[Stored items from a collection]
******

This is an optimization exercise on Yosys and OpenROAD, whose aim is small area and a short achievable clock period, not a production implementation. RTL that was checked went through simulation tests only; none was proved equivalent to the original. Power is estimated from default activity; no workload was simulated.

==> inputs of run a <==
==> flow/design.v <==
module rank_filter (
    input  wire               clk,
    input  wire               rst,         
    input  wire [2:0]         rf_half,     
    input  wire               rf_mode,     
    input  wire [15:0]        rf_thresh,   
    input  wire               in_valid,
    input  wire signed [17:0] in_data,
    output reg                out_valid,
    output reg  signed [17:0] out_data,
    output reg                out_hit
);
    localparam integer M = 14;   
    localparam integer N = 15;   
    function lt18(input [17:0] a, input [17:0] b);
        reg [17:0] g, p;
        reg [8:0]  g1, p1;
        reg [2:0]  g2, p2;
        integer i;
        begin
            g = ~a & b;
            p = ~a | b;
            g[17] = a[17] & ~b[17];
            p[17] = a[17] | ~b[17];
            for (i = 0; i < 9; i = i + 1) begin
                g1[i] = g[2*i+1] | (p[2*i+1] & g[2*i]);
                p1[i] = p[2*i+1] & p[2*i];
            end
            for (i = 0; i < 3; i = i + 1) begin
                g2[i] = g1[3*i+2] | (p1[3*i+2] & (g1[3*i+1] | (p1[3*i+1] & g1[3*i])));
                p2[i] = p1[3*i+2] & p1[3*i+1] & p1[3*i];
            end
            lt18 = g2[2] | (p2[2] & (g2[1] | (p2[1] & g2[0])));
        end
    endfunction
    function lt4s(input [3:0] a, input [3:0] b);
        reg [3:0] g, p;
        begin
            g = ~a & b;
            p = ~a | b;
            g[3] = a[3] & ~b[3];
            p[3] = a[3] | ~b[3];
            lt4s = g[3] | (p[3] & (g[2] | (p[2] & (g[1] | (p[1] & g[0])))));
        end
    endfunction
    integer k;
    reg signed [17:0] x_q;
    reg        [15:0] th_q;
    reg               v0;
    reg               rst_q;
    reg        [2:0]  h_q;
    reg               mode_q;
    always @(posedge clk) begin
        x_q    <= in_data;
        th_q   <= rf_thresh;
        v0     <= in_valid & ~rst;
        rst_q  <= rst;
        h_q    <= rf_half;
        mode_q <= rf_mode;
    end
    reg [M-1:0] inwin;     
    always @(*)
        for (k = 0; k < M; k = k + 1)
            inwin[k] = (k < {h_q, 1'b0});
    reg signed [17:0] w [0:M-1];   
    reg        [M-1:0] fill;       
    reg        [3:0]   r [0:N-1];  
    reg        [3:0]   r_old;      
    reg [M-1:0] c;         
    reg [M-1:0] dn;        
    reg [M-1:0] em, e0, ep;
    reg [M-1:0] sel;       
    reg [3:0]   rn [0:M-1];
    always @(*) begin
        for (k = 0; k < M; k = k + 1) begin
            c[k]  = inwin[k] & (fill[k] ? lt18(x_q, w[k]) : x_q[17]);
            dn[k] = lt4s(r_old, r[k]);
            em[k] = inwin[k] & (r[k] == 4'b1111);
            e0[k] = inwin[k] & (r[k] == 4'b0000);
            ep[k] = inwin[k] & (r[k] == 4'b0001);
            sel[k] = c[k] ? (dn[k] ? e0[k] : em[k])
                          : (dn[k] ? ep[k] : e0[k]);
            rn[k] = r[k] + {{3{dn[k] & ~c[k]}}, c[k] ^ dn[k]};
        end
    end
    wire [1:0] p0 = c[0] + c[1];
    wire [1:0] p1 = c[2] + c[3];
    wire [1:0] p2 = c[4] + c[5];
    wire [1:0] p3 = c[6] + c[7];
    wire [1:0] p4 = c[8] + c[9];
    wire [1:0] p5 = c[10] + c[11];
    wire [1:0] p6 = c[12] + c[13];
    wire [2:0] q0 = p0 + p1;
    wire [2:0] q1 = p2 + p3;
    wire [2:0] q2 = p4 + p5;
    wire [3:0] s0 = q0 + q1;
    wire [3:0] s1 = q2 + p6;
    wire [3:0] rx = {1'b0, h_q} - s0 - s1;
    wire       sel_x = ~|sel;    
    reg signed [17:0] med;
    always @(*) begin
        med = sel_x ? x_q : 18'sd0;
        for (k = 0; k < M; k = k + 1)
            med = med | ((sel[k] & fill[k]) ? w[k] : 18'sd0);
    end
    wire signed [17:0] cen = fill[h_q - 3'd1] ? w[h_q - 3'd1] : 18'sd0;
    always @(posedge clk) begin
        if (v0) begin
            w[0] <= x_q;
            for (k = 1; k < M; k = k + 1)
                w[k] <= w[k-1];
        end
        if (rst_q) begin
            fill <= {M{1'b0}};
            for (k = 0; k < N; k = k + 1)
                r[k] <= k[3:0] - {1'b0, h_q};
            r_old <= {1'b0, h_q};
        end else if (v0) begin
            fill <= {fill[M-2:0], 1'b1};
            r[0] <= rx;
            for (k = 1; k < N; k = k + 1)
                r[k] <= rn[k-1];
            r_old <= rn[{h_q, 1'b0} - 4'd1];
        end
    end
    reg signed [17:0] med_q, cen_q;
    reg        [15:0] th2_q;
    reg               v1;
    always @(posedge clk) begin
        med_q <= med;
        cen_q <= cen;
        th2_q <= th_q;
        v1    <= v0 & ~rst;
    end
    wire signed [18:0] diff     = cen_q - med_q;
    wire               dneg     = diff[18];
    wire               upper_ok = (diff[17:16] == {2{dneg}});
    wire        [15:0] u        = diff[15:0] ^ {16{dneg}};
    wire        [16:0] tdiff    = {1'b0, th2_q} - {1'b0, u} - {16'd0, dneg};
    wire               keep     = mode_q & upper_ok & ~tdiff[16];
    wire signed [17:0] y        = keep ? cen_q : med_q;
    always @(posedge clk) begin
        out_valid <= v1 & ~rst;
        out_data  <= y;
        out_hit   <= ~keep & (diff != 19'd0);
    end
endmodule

******

WHAT YOU WILL DO:
Going back over the entries above, copy word for word every line from the one that has "inputs of run" on through the one that has "p[3] = a[3] | ~b[3];".

RESPONSE TO THIS EXERCISE:
==> inputs of run a <==
==> flow/design.v <==
module rank_filter (
    input  wire               clk,
    input  wire               rst,         
    input  wire [2:0]         rf_half,     
    input  wire               rf_mode,     
    input  wire [15:0]        rf_thresh,   
    input  wire               in_valid,
    input  wire signed [17:0] in_data,
    output reg                out_valid,
    output reg  signed [17:0] out_data,
    output reg                out_hit
);
    localparam integer M = 14;   
    localparam integer N = 15;   
    function lt18(input [17:0] a, input [17:0] b);
        reg [17:0] g, p;
        reg [8:0]  g1, p1;
        reg [2:0]  g2, p2;
        integer i;
        begin
            g = ~a & b;
            p = ~a | b;
            g[17] = a[17] & ~b[17];
            p[17] = a[17] | ~b[17];
            for (i = 0; i < 9; i = i + 1) begin
                g1[i] = g[2*i+1] | (p[2*i+1] & g[2*i]);
                p1[i] = p[2*i+1] & p[2*i];
            end
            for (i = 0; i < 3; i = i + 1) begin
                g2[i] = g1[3*i+2] | (p1[3*i+2] & (g1[3*i+1] | (p1[3*i+1] & g1[3*i])));
                p2[i] = p1[3*i+2] & p1[3*i+1] & p1[3*i];
            end
            lt18 = g2[2] | (p2[2] & (g2[1] | (p2[1] & g2[0])));
        end
    endfunction
    function lt4s(input [3:0] a, input [3:0] b);
        reg [3:0] g, p;
        begin
            g = ~a & b;
            p = ~a | b;
            g[3] = a[3] & ~b[3];
            p[3] = a[3] | ~b[3];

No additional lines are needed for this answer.